In the adjoining parish of Sedgley, although the deaths were only 290 in a larger population (20,577), the infection was as severe in certain places. “Sometimes a whole hamlet seemed to be smitten all at once, so that, in some of the streets, or rather rows of tenements, there was scarcely a house without one sick, or dying, or dead.” At Tipton, in one family of 14 no fewer than 12 died; and in eight different tenements every inhabitant was swept off. At Dudley one had a narrow escape of being buried alive. In twelve parishes or townships, with a population of 160,000, cholera attacked about 10,000 and cut off about 2000. The effects of the pestilence were all the more terrible from its swiftness, for in each parish it was in full vigour not above a month.
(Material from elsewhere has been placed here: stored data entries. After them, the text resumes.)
Source: an optimization exercise on an open RTL-to-GDS flow (aim: small area and a short achievable clock period). Production flows keep margins and buffers that such runs may drop.
At most, simulation tests tie the RTL to the original design; equivalence was not proved.
Power figures rest on the tool's default switching activity, not on a simulated workload.

==> exp/fjord <==
## mult_top
module mult_top (
    input  logic               clk,
    input  logic               reset,
    input  logic               in_valid,
    input  mult_pkg::operand_t a,
    input  mult_pkg::operand_t b,
    output logic               out_valid,
    output mult_pkg::product_u product
);
clock: 8.0 ns
lec_check: 0
cap_margin: 20
core_margin: 2
core_utilization: 40
place_density: 0.6
setup_slack_margin: 5
slew_margin: 20
synth_hierarchical: 1
run.sh (not shown) runs the stock make flow with config.mk's settings and CLKGATE_MAP_FILE= SYNTH_SCRIPT=/design/flow/synth_recipe.tcl, a recipe that flattens the netlist after the stock synthesis.
==> inputs of exp/garnet, as changes to exp/fjord <==
--- a/flow/config.mk
+++ b/flow/config.mk
@@ -11,3 +11,2 @@
 export PLACE_DENSITY = 0.6
-export SETUP_SLACK_MARGIN = 5
 export SLEW_MARGIN = 20
==> comparison <==
exp/fjord passed the timing, DRC and antenna checks. exp/garnet completed with no timing, DRC or antenna violations. Global-route usage: exp/garnet is lower than exp/fjord (1.0 points). Count of clock-buffer cells in the layout: exp/fjord is lower than exp/garnet (3). Critical path depth is the same in exp/fjord and exp/garnet. In area after synthesis, exp/garnet and exp/fjord do not differ. Flip-flop and latch count is the same in exp/garnet and exp/fjord. In synthesized cell count, exp/garnet and exp/fjord do not differ.
No run of this note included a check of the RTL's function; only the layout flow was run.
The population of miners and iron-workers, a rough set addicted to brutal sports and to drunkenness, could not believe that brandy was not a specific, and made it circulate at funerals to fortify against infection. A reformation of morals and revival of religion is said to have followed the scourge[1522]. The following is the list of chief centres in the Black Country:
| Cholera deaths | ||
| Bilston | 693 | |
| Tipton | 281 | |
| Sedgley | 231 | |
| Dudley | 277 | |
| Wolverhampton | 193 | |
| King’s Winford | 83 | |
| Wednesbury | 78 | |
| Walsall | 77 | |
| Newcastle-under-Lyme | 60 | |
| West Bromwich | 59 | |
| Darlaston | 57 | |
| Stoke-on-Trent | 46 |
Wolverhampton, which was one of the chief Staffordshire centres of the next cholera in 1849, got off somewhat easily in 1832 with 576 attacks (193 deaths), or one in forty of the population.
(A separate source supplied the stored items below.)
This is an optimization exercise on Yosys and OpenROAD, whose aim is small area and a short achievable clock period, not a production implementation.
Where RTL was checked, it was by simulation tests only, not by an equivalence proof against the original.
No activity file was given, so power comes from the tool's default toggle rates.

== v41 ==
// dma_rx_unpacker
module dma_rx_unpacker #(
  parameter int          FIFO_DEPTH = 16,
  parameter logic [15:0] HDR_MAGIC  = dma_pkg::DMA_HDR_MAGIC,
  localparam int         LVL_W      = $clog2(FIFO_DEPTH) + 1
) (
  input  logic                  clk,
  input  logic                  reset_n,
  input  logic [dma_pkg::DMA_BEAT_W-1:0] dma_read_data,
  input  logic                  dma_read_valid,
  output logic [dma_pkg::DMA_WORD_W-1:0] out_data,
  output logic                  out_valid,
  input  logic                  out_ready,
  output logic                  out_last,
  output logic [LVL_W-1:0]      fifo_level,
  output logic                  overflow,
  input  logic                  ovf_clr,
  output logic                  frame_err,
  output logic [31:0]           frame_cnt,
  output logic [31:0]           drop_cnt
);
  localparam int AW = $clog2(FIFO_DEPTH);
  logic [AW-1:0]           wr_ptr, wr_ptr_d;
  logic [FIFO_DEPTH-1:0]   wr_en;       
  ...
==> flow/config.mk <==
export PLATFORM = sky130hd
export DESIGN_NAME = dma_rx_unpacker
export DESIGN_NICKNAME = dma_rx_unpacker
export VERILOG_FILES = /design/flow/design.v
export SDC_FILE = /design/flow/constraint.sdc
export NUM_CORES = 4
export LEC_CHECK = 0
export ABC_CLOCK_PERIOD_IN_PS = 2500
export CAP_MARGIN = 20
export CORE_MARGIN = 2
export CORE_UTILIZATION = 40
export CTS_CLUSTER_DIAMETER = 80
export CTS_CLUSTER_SIZE = 25
export SETUP_SLACK_MARGIN = 3.05
export SLEW_MARGIN = 20
==> flow/constraint.sdc <==
create_clock -name core_clock -period 5.5 [get_ports {clk}]
set_input_delay 1.1000 -clock core_clock [delete_from_list [all_inputs] [get_ports {clk}]]
set_output_delay 1.1000 -clock core_clock [all_outputs]
set_load 0.01 [all_outputs]
run.sh (not shown) runs the stock make flow with config.mk's settings and CLKGATE_MAP_FILE= SYNTH_SCRIPT=/design/flow/synth_recipe.tcl, a recipe that flattens the netlist after the stock synthesis.
Here is what was changed in the inputs of v54 compared with v41.
Settings: GPL_ROUTABILITY_DRIVEN newly set to 0; ABC_CLOCK_PERIOD_IN_PS removed (was 2500).
Findings:
Result for v54 and v41: all clean. Compared v41 against v54; area fraction in compound gates after synthesis within noise. Count of max-cap constraint violations of v41 is on par with v54. Fraction of power consumed by combinational cells essentially unchanged between v54 and v41. Diff v41 -> v54: remaining global-route overflow did not really move; die outline area did not really move; final critical-path setup slack did not really move; met1 track utilization from global routing did not really move.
It was most common and fatal in a lane called Caribee Island, a narrow filthy cul-de-sac with an open stagnant ditch down the middle, inhabited chiefly by poor Irish. The influence of ground soaked with sewage was shown also in the frequency of cases of cholera among persons in easy circumstances in the residential locality of Darlington Street—“a wide airy street consisting of two rows of houses at its upper end, nearest the centre of the town, but of only one at the lower part, where it is a raised causeway, open on one side to the gardens and meadows beyond. The lower rooms of the houses, being below the level of the street, are consequently very damp; and within a few yards of the backs of these houses runs a wide ditch, the main sewer of that side of the town, which is dammed up and diverted into several large cesspools, or receptacles for the mud and filth which it deposits. These, in warm weather, emit such offensive exhalations as to be almost intolerable to the persons who live near them.... It is singular that this was the only part of the town in which persons in easy circumstances took the disease[1523].”
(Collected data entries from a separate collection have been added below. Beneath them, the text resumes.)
Context: an optimization exercise on an open-source flow, tuned for small area, a short achievable clock period and few clock cycles. The choices shown serve that exercise and are no tape-out recipe. Only simulation tests tie the RTL to the original design; equivalence was not proved. Power figures rest on the tool's default switching activity, not on a simulated workload.

==> design.v <==
package udpw_pkg;
  localparam int unsigned IDLE_US   = 3000;
  localparam int unsigned OUT_LIMIT = 64;
endpackage
module uart_decode_from_pulse_widths (
  input  logic                clk,
  input  logic                rst_n,
  input  logic                in_valid,
  output logic                in_stall,
  input  logic [32:0]         in_data,
  output logic                out_valid,
  input  logic                out_stall,
  output logic [9:0]          out_data,
  input  logic                cfg_we,
  input  logic                cfg_addr,
  input  logic [15:0]         cfg_wdata
);
  localparam int RW = 21;           
  localparam int QD = 8;            
  logic [15:0] bit_r;
  logic [6:0]  max_bytes_r;
  always_ff @(posedge clk) begin
    if (!rst_n) begin
      bit_r       <= 16'd104;
      max_bytes_r <= 7'd64;
    end else if (cfg_we) begin
      if (cfg_addr) max_bytes_r <= cfg_wdata[6:0];
      else          bit_r       <= cfg_wdata;
    end
  end
  logic [19:0] off [9];
  logic [19:0] off10;
  always_ff @(posedge clk) begin
    for (int k = 0; k < 9; k++) begin
      off[k] <= 20'((18'(bit_r) * 18'd3) >> 1) + 20'(20'(bit_r) * 20'(k));
    end
    off10 <= 20'(bit_r) * 20'd10;
  end
  logic [6:0] limit;
  assign limit = (max_bytes_r > 7'd64) ? 7'd64 : max_bytes_r;
  logic [31:0] mem [64];
  logic [6:0]  wr_cnt;
  logic        zero_seen;
  logic        last_taken;
  logic        take, store, take_last;
  logic        ovl, new_in, new_pre, to_pre, mem_we;
  logic [32:0] pre;
  logic        pre_v;
  logic [32:0] nb_sym;
  assign in_stall  = last_taken && pre_v;
  assign take      = in_valid && !in_stall;
  assign ovl       = last_taken;
  assign store     = take && !ovl && !wr_cnt[6];
  assign take_last = take && !ovl && in_data[0];
  assign new_in    = take && ovl && finish;
  assign new_pre   = finish && pre_v;
  assign to_pre    = take && ovl;
  assign nb_sym    = pre_v ? pre : in_data;
  logic pre_wb;
  always_ff @(posedge clk) begin
    for (int r = 0; r < 64; r++) begin
      if (store && wr_cnt[5:0] == 6'(r)) mem[r] <= in_data[32:1];
      else if (r == 0 && pre_wb) mem[r] <= pre[32:1];
    end
  end
  always_ff @(posedge clk) begin
    if (to_pre) pre <= in_data;
    pre_wb <= rst_n && (new_in || new_pre);
  end
  logic [6:0]  f_row;
  logic        f_half;
  logic        dr_v, dr_end, dr_last, dr_h;
  logic [5:0]  dr_row;
  logic        dr_l0, dr_l1, dr_z0, dr_z1;
  logic [14:0] dr_d0, dr_d1;
  logic [15:0] dr_s01;
  logic [8:0]  dr_ca0, dr_ca1, dr_cb;
  always_comb begin
    for (int k = 0; k < 9; k++) begin
      dr_ca0[k] = (off[k] < 20'(dr_d0));
      dr_ca1[k] = (off[k] < 20'(dr_s01));
      dr_cb[k]  = (off[k] < 20'(dr_d1));
    end
  end
  logic        consume, jump, finish, stall_d;
  logic        adv, avail;
  logic [31:0] src;
  logic        src_end, src_last;
  logic [15:0] src_s01, nb_s01;
  logic [5:0]  nx_row_j;
  logic        nx_half_j;
  assign adv   = !dr_v || consume;
  assign avail = (f_row < wr_cnt) || store || last_taken;
  always_comb begin
    if (f_row < wr_cnt) begin
      src      = mem[f_row[5:0]];
      src_end  = 1'b0;
      src_last = last_taken && (f_row == wr_cnt - 7'd1);
    end else if (store) begin
      src      = in_data[32:1];
      src_end  = 1'b0;
      src_last = in_data[0];
    end else begin
      src      = {1'b1, (wr_cnt[6] && !zero_seen) ? 15'd0 : 15'd3000, 1'b0, 15'd0};
      src_end  = 1'b1;
      src_last = 1'b0;
    end
    src_s01 = 16'(src[30:16]) + 16'(src[14:0]);
    nb_s01  = 16'(nb_sym[31:17]) + 16'(nb_sym[15:1]);
  end
  always_ff @(posedge clk) begin
    if (!rst_n) begin
      f_row  <= '0;
      f_half <= 1'b0;
      dr_v   <= 1'b0;
    end else if (finish) begin
      f_row  <= 7'(new_in || new_pre);
      f_half <= 1'b0;
      dr_v   <= new_in || new_pre;
    end else if (jump && consume) begin
      f_row  <= 7'(nx_row_j);
      f_half <= nx_half_j;
      dr_v   <= 1'b0;
    end else if (adv) begin
      dr_v <= avail;
      if (avail) begin
        f_row  <= f_row + 7'd1;
        f_half <= 1'b0;
      end
    end
  end
  always_ff @(posedge clk) begin
    if (adv || finish) begin
      dr_h    <= f_half && !finish;
      dr_row  <= finish ? 6'd0 : f_row[5:0];
      if (finish) begin
        dr_end  <= 1'b0;
        dr_last <= nb_sym[0];
        dr_l0   <= nb_sym[32];
        dr_d0   <= nb_sym[31:17];
        dr_l1   <= nb_sym[16];
        dr_d1   <= nb_sym[15:1];
        dr_s01  <= nb_s01;
      end else begin
        dr_end  <= src_end;
        dr_last <= src_last;
        dr_l0   <= src[31];
        dr_d0   <= src[30:16];
        dr_l1   <= src[15];
        dr_d1   <= src[14:0];
        dr_s01  <= src_s01;
      end
    end
  end
  logic          trk, prev, nbok;
  logic [RW-1:0] rel;
  logic [8:0]    asg, val;
  logic          nx_v, nx_half;
  logic [5:0]    nx_row;
  logic [6:0]    count;
  logic [7:0]    pend;
  logic          pend_v;
  logic          n_trk, n_prev, n_nbok;
  logic [RW-1:0] n_rel;
  logic [8:0]    n_asg, n_val;
  logic          n_nx_v, n_nx_half;
  logic [5:0]    n_nx_row;
  logic          acc;
  logic [7:0]    acc_b;
  logic          end_done;
  logic          lim_now, lim_next;
  logic [RW-1:0] e0c, e1c;
  logic [8:0]    c0c, c1c;
  logic          nb_r, nb_e0;
  assign dr_z0 = (dr_d0 == '0);
  assign dr_z1 = (dr_d1 == '0);
  assign e0c = rel + RW'(dr_d0);
  assign e1c = rel + RW'(dr_s01);
  assign nb_r  = nbok || (rel >= RW'(off10));
  assign nb_e0 = (e0c >= RW'(off10));
  assign lim_now  = (count >= limit);
  assign lim_next = (count + 7'd1 >= limit);
  always_comb begin
    for (int k = 0; k < 9; k++) begin
      c0c[k] = (RW'(off[k]) < e0c);
      c1c[k] = (RW'(off[k]) < e1c);
    end
  end
  always_comb begin
    logic       a0, a1;
    logic       trk0, nbok0, prev0, acc0, jump0, ma0;
    logic [8:0] asg0, val0, new0, new1, c1;
    logic       nxv0, nxh0;
    logic [5:0] nxr0;
    logic       nb1, cand0, cand1;
    logic       tb;
    new0  = '0;
    new1  = '0;
    a0    = dr_v && !dr_z0 && !dr_h && !lim_now;
    trk0  = trk;
    ma0   = 1'b0;
    nbok0 = nbok;
    prev0 = prev;
    asg0  = asg;
    val0  = val;
    nxv0  = nx_v;
    nxr0  = nx_row;
    nxh0  = nx_half;
    acc0  = 1'b0;
    jump0 = 1'b0;
    cand0 = 1'b0;
    if (a0) begin
      if (trk) begin
        new0 = ~asg & c0c;
        asg0 = asg | new0;
        val0 = (val & ~new0) | (new0 & {9{dr_l0}});
        if (!dr_l0 && prev && !nx_v) begin
          nxv0 = 1'b1;
          nxr0 = dr_row;
          nxh0 = 1'b0;
        end
        if (c0c[8]) begin
          trk0 = 1'b0;
          if (dr_l0) begin
            acc0  = 1'b1;
            nbok0 = 1'b0;
          end else if (nxv0) begin
            jump0 = 1'b1;
          end else begin
            nbok0 = 1'b1;
          end
        end
      end else begin
        cand0 = !dr_l0 && prev && nb_r;
        nbok0 = nb_r;
        if (cand0) begin
          asg0 = dr_ca0;
          val0 = '0;
          nxv0 = 1'b0;
          trk0 = !dr_ca0[8];
          ma0  = 1'b1;
        end
      end
      prev0 = dr_l0;
    end
    a1       = dr_v && !dr_z1 && !jump0 && !lim_now && !(acc0 && lim_next);
    c1       = ma0 ? dr_ca1 : c1c;
    n_trk    = trk0;
    n_nbok   = nbok0;
    n_prev   = prev0;
    n_asg    = asg0;
    n_val    = val0;
    n_nx_v   = nxv0;
    n_nx_row = nxr0;
    n_nx_half = nxh0;
    acc      = acc0;
    acc_b    = val0[7:0];
    jump     = jump0;
    n_rel    = ma0 ? RW'(dr_s01) : e1c;
    tb       = 1'b0;
    nb1      = nbok0 || nb_e0;
    cand1    = 1'b0;
    if (a1) begin
      if (trk0) begin
        new1  = ~asg0 & c1;
        n_asg = asg0 | new1;
        n_val = (val0 & ~new1) | (new1 & {9{dr_l1}});
        if (!dr_l1 && prev0 && !nxv0) begin
          n_nx_v    = 1'b1;
          n_nx_row  = dr_row;
          n_nx_half = 1'b1;
        end
        if (c1[8]) begin
          n_trk = 1'b0;
          if (dr_l1) begin
            acc    = 1'b1;
            acc_b  = n_val[7:0];
            n_nbok = 1'b0;
          end else if (n_nx_v) begin
            jump = 1'b1;
          end else begin
            n_nbok = 1'b1;
          end
        end
      end else begin
        cand1  = !dr_l1 && prev0 && nb1;
        n_nbok = nb1;
        if (cand1) begin
          n_asg  = dr_cb;
          n_val  = '0;
          n_nx_v = 1'b0;
          n_trk  = !dr_cb[8];
          tb     = 1'b1;
          n_rel  = RW'(dr_d1);
        end
      end
      n_prev = dr_l1;
    end
    if (!tb && n_rel[RW-1]) n_rel = RW'(1 << (RW - 1));
    end_done = 1'b0;
    if (dr_v && !jump) begin
      if (dr_end) begin
        if (n_trk && n_nx_v) jump = 1'b1;
        else end_done = 1'b1;
      end else if (dr_last && !n_trk) begin
        end_done = 1'b1;
      end
    end
    nx_row_j  = n_nx_row;
    nx_half_j = n_nx_half;
  end
  logic [9:0]  q_mem [QD];
  logic [2:0]  q_head, q_tail;
  logic [3:0]  q_cnt, q_hold;
  logic        pop;
  logic [1:0]  npush;
  logic [9:0]  w0, w1;
  logic [1:0]  p_n;
  logic [9:0]  p_w0, p_w1;
  logic        p_rel;
  assign stall_d = (q_cnt + 4'(p_n) > 4'(QD - 2));
  assign consume = dr_v && !stall_d;
  assign finish  = last_taken && !stall_d &&
                   (lim_now || (consume && ((acc && lim_next) || end_done)));
  always_comb begin
    npush = 2'd0;
    w0    = '0;
    w1    = '0;
    if (acc && consume) begin
      if (pend_v) begin
        w0    = {pend, 2'b10};
        w1    = {acc_b, 2'b11};
        npush = finish ? 2'd2 : 2'd1;
      end else begin
        w0    = {acc_b, 2'b11};
        npush = finish ? 2'd1 : 2'd0;
      end
    end else if (finish) begin
      w0    = pend_v ? {pend, 2'b11} : 10'b00000000_0_1;
      npush = 2'd1;
    end
  end
  always_ff @(posedge clk) begin
    if (!rst_n || finish) begin
      trk    <= 1'b0;
      prev   <= 1'b1;
      nbok   <= 1'b1;
      count  <= '0;
      pend_v <= 1'b0;
      nx_v   <= 1'b0;
    end else if (consume) begin
      if (jump) begin
        trk  <= 1'b0;
        prev <= 1'b1;
        nbok <= 1'b1;
      end else begin
        trk  <= n_trk;
        prev <= n_prev;
        nbok <= n_nbok;
      end
      nx_v  <= n_nx_v;
      count <= count + 7'(acc);
      if (acc) pend_v <= 1'b1;
    end
  end
  always_ff @(posedge clk) begin
    if (consume) begin
      rel     <= n_rel;
      asg     <= n_asg;
      val     <= n_val;
      nx_half <= n_nx_half;
      nx_row  <= n_nx_row;
      if (acc) pend <= acc_b;
    end
  end
  always_ff @(posedge clk) begin
    if (!rst_n) begin
      wr_cnt     <= '0;
      zero_seen  <= 1'b0;
      last_taken <= 1'b0;
      pre_v      <= 1'b0;
    end else if (finish) begin
      wr_cnt     <= 7'(new_in || new_pre);
      zero_seen  <= (new_in || new_pre) && (nb_sym[31:17] == '0 || nb_sym[15:1] == '0);
      last_taken <= (new_in || new_pre) && nb_sym[0];
      pre_v      <= 1'b0;
    end else begin
      if (to_pre) pre_v <= 1'b1;
      if (store) begin
        wr_cnt <= wr_cnt + 7'd1;
        if (in_data[31:17] == '0 || in_data[15:1] == '0) zero_seen <= 1'b1;
      end
      if (take_last) last_taken <= 1'b1;
    end
  end
  assign out_valid = (q_cnt > q_hold);
  assign out_data  = q_mem[q_head];
  assign pop       = out_valid && !out_stall;
  always_ff @(posedge clk) begin
    if (!rst_n) p_n <= '0;
    else        p_n <= npush;
    p_w0  <= w0;
    p_w1  <= w1;
    p_rel <= last_taken || take_last;
  end
  always_ff @(posedge clk) begin
    if (!rst_n) begin
      q_head <= '0;
      q_tail <= '0;
      q_cnt  <= '0;
      q_hold <= '0;
    end else begin
      q_head <= q_head + 3'(pop);
      q_tail <= q_tail + 3'(p_n);
      q_cnt  <= q_cnt + 4'(p_n) - 4'(pop);
      q_hold <= (last_taken || take_last) ? 4'd0 : q_hold + (p_rel ? 4'd0 : 4'(p_n));
    end
  end
  always_ff @(posedge clk) begin
    if (p_n != 2'd0) q_mem[q_tail] <= p_w0;
    if (p_n == 2'd2) q_mem[q_tail + 3'd1] <= p_w1;
  end
endmodule
==> run.sh <==
#!/bin/bash
# synth_recipe.tcl (not shown) runs the flow's synth.tcl, then flattens the netlist and writes it again
# the make line also repeats each setting of config.mk as NAME=value (left out here)
make -C /OpenROAD-flow-scripts/flow DESIGN_CONFIG=/design/flow/config.mk WORK_HOME=/design/flow/orfs CLKGATE_MAP_FILE= SYNTH_SCRIPT=/design/flow/synth_recipe.tcl finish
==> config.mk <==
export PLATFORM = sky130hd
export DESIGN_NAME = uart_decode_from_pulse_widths
export DESIGN_NICKNAME = uart_decode_from_pulse_widths
export VERILOG_FILES = /design/flow/design.v
export SDC_FILE = /design/flow/constraint.sdc
export NUM_CORES = 4
export LEC_CHECK = 0
export CAP_MARGIN = 20
export CORE_MARGIN = 2
export CORE_UTILIZATION = 40
export SLEW_MARGIN = 20
==> constraint.sdc <==
create_clock -name core_clock -period 8.0 [get_ports {clk}]
set_input_delay 1.6000 -clock core_clock [delete_from_list [all_inputs] [get_ports {clk}]]
set_output_delay 1.6000 -clock core_clock [all_outputs]
set_load 0.01 [all_outputs]
==> results of run 1 <==
[Yosys cell counts (all sizes together), types with 151 or more instances]
master	n	area share, %
ha	981	10
mux2	151	1.4
a22o	315	2.3
inv	380	1.2
a221oi	322	2.4
edfxtp	2270	57
a21o	233	1.5
clkbuf	249	0.79
nand4	179	0.94
a21oi	379	1.6
nand3	180	0.76
dfxtp	266	4.5
nor2	345	1.1
a22oi	336	2.1
xnor2	157	1.2
nand2	279	0.88
o21ai	254	1.1
[worst register-to-register path, cell delays in order (launching register included)]
cell,delay (ns)
dfxtp_1,0.63
nor2b_1,0.45
nand2_1,0.47
nor2_4,0.68
buf_4,0.42
nor3_1,0.08
nand4_1,0.16
nor4_2,0.07
buf_4,0.26
a2111oi_0,0.81
buf_4,0.27
o21ai_0,0.37
ha_1,0.50
a21o_1,0.20
a21oi_1,0.22
o21bai_1,0.09
a21oi_1,0.22
o21bai_1,0.10
a21oi_1,0.20
o21bai_1,0.09
a21oi_1,0.21
o21ai_0,0.18
a21oi_1,0.20
nor2b_1,0.08
or3_1,0.31
a31o_2,0.24
[power groups by stage]
| stage | Combinational (mW) | Clock (mW) | Sequential [mW] |
|---|---|---|---|
| 6_report | 19.3 | 13.0 | 16.2 |
| 5_1_grt | 21.1 | 13.5 | 16.2 |
| 4_1_cts | 19.0 | 13.0 | 16.1 |
| 3_5_place_dp | 18.9 | 0 | 16.4 |
| 3_3_place_gp | 18.4 | 0 | 16.4 |
| 2_1_floorplan | 11.5 | 0 | 15.9 |
[flip-flops by register name, indices dropped and copies added (netlist names), 4 cells and up]
register and count:
val 8, p_w0 10, dr_d0 15, count 7, p_w1 9, nx_row 6, pre 33, q_cnt 4
off10 18, dr_s01 16, pend 8, q_hold 4, dr_d1 15, q_mem 80, off 157, dr_row 6
mem 2048, max_bytes_r 7, f_row 7, bit_r 16, wr_cnt 7, asg 8, rel 21
[stage by stage]
| step | std cells | total power [mW] | setup slack, ns | hold WS (ns) | utilization [%] |
|---|---|---|---|---|---|
| floorplan | 8502 | 27.4 | 1.87 | 0.432 | - |
| global placement | 12600 | 34.8 | 0.441 | 0.459 | 43.1 |
| detailed placement | 12600 | 35.3 | 0.651 | 0.466 | 43.2 |
| CTS | 13200 | 48.1 | 0.640 | 0.480 | 46.3 |
| global route | 13200 | 50.8 | 0.169 | 0.502 | 46.3 |
| finish | 13200 | 48.5 | 0.286 | 0.483 | 46.3 |
[worst paths after layout]
check,to,slack (ns),cells after the start
worst max-delay path,dr_s01[14],0.29,25
worst min register to register,max_bytes_r[0],0.48,2
worst max register to register,dr_s01[14],0.29,25
worst min-delay path,max_bytes_r[0],0.48,2
[per-layer routing]
layer | GRT usage (%) | vias to the layer above
met1 | 39.6 | 43200
li1 | - | 35000
met5 | 0 | -
met4 | 22.4 | 8
met3 | 8.81 | 1862
met2 | 51.0 | 6707
[cells by family after synthesis]
group	Yosys count	share of synthesized area [%]
AO/OA/AOI/OAI	2383	14.7
buffers and inverters	690	2.20
flip-flops	2536	61.8
XOR/XNOR	225	1.66
AND/OR/NAND/NOR	1396	5.90
adder cells (fa/ha/maj)	1061	11.6
multiplexers	211	2.15
[layout make-up]
class,instances,area share (%)
Sequential cell,2536,53.6
Multi-Input combinational cell,5276,32.0
Clock buffer,347,5.40
Tap cell,3939,3.59
Timing Repair Buffer,516,3.24
Clock inverter,159,1.19
Inverter,382,1.04
Antenna cell,8,0.0146
==> key figures, run 1 <==
Power
  • Sw Share: 38.8%
  • Leak: 50.5 nW
  • P_sw: 18.8 mW
  • Seq pwr share: approximately a third
  • P per Cell Area: 353 nW/um^2
  • Clock power frac: 26.8%
  • Worst vdd ir: 0.000231 V
  • Internal Power: 29.6 mW
  • Combinational cell fraction of total power: 39.8%

Timing
  • F_max: 0.130 GHz
  • Final Max Slew Viols: 0
  • Setup TNS: 0 ns
  • Final hold viol count: 0
  • Clk_skew: around 0.13 ns
  • Slew @ Worst Pin: ~1.3 ns
  • Final setup violation count: 0
  • RSZ-0062 raised after global routing: false
  • Fin crit share: 96.4%
  • Worst slew margin: 16.2%
  • Post-layout min period: around 7.7 ns

Layout
  • Register area: between 70,000 and 80,000 sq um
  • P&R area growth vs syn: 15.4%
  • Fill count: 25,800
  • Design Area, Final: roughly 140,000 sq um
  • NumNets Final: 10,100
  • Share of cells above drive strength 1: a little over an eighth
  • Area of the multi-input gates: roughly 44,000 sq um
  • Most frequent cells in the layout: edfxtp_1, ha_1, buf_4, inv_1, a21oi_1
  • Most common cell after layout, fill and taps aside: edfxtp_1

Logic synthesis
  • Yosys Warn Count: 3
  • Synth cell types: 108
  • Number of flops mapped to enable cells by yosys: 2,270
  • Net Count, Synth: 9,609
  • Register area share after synthesis: 61.8%
  • Post-synthesis cell count: 8,502
  • Seq cells post-synth: 2,536
  • Asr flop ratio synth: 0%
  • Post-Syn Area per Cell: 14.0 sq um
  • Primary FF master, synth: edfxtp_1
  • Area of the mapped netlist: 119,000 sq um

Detailed routing
  • M1 WL: 176,000 microns
  • 1st-iter DRT viols: 14,200
  • Via count: 86,800
  • Via density: 6.60
  • Max layer used: met5
  • DR WL/cell: 38.4 microns
  • Final wirelength: 505,000 microns
  • WL met3: about 63,000 microns
  • Met2 WL: 224,000 microns
  • DR pass1 iterations: 8
  • Antenna Violating Nets Remaining: 0
  • DRC viols: 0

Critical path
  • Worst Path Buf+Inv: 3
  • Worst Setup End Kind: flop
  • CP Launch Point: f_row[3]
  • CP dominant cell by count: a21oi_1
  • CP peak stage delay: 0.80 ns
  • Delay-heaviest family, CP: compound AO/OA/AOI/OAI gates
  • Slowest-stage cell, CP: a2111oi_0
  • Max FO, Critical Path: 13
  • Reg2reg start: f_row[3]
  • CP Data Arrival Time: between 8 and 9 ns
  • Req. time, crit path: around 8.6 ns
  • Setup CP Type: flop to flop
  • Startpoint types: flop

Die
  • Die ar.: 302,000 sq um
  • Core area: 296,000 sq um
  • Site row count: 200
  • IO Count: 67
  • Starting Density: 40.1%
  • Die X: 549 microns
  • Die Span Y: 549 microns

Worst hold path
  • Hold WC Path Type: flop to flop
  • Hold_sp: max_bytes_r[0]

Clock network
  • CTS clk-pin slew, worst paths: 0.06 ns
  • Setup bufs post-CTS: 0
  • # hold bufs at CTS: 0
  • Clock buffer depth: 4
  • Clock sink count: 2,536
  • CTS buffer count: 280
  • Root Driver: clkbuf_16
  • CTS resizes: 0
  • H-tree depth: 5
  • Worst skew pair latency: 0.98 ns
  • CTS tree: yes

GRT
  • Initial antenna violation count: 22
  • Total track usage: approximately 33%
  • Global-route wire length before repair: between 600,000 and 700,000 microns
  • Pin count of the biggest net entering global routing: around 70
  • Gr ovfl total: 0
  • Vias in the first global route: 83,100

Job
  • Max Cap Violations: 0

Placed design
  • Routability congestion estimate: 0.977
  • Post-DP HPWL: 336,000 microns
  • IO buf count: 66
  • Dpl cell area: 128,000 sq um

Outcome
  • Outcome: complete, no violations
Testbench counts, summed over its fixed seeds: cycles 3,853.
The cholera had reached Liverpool in the end of April (perhaps from Hull and York), and attacked 4912 in a population of 230,000, causing 1523 deaths before the end of autumn. The very large number of cellar-dwellings and back-to-back houses in the town at that time favoured the infection; but Liverpool was on all subsequent occasions one of the worst centres. Two incidents in 1832 are connected with ships.
On 18 May, 1832, the ‘Brutus,’ of 384 tons, sailed from Liverpool for Quebec, with a crew of 19, and 330 emigrants who were pauper families from agricultural districts sent to Canada at the cost of their respective poor-law Unions. The emigrants were ill-provided with bedding and clothes, and the ship was under-provisioned. Two days after sailing, or seven days, or nine days (accounts differing), a case of cholera occurred in an adult, who recovered. Other cases quickly followed, with enormous fatality, until the deaths reached 24 in a day. On the 3rd of June the captain put back for Liverpool, his provisions having run short, and his drugs (laudanum) being exhausted. By the time the ship reached Liverpool there had been 117 cases of cholera (of which four were among the crew) and 81 deaths, seven cases remaining at her arrival, of which two ended fatally, making the deaths 83[1524].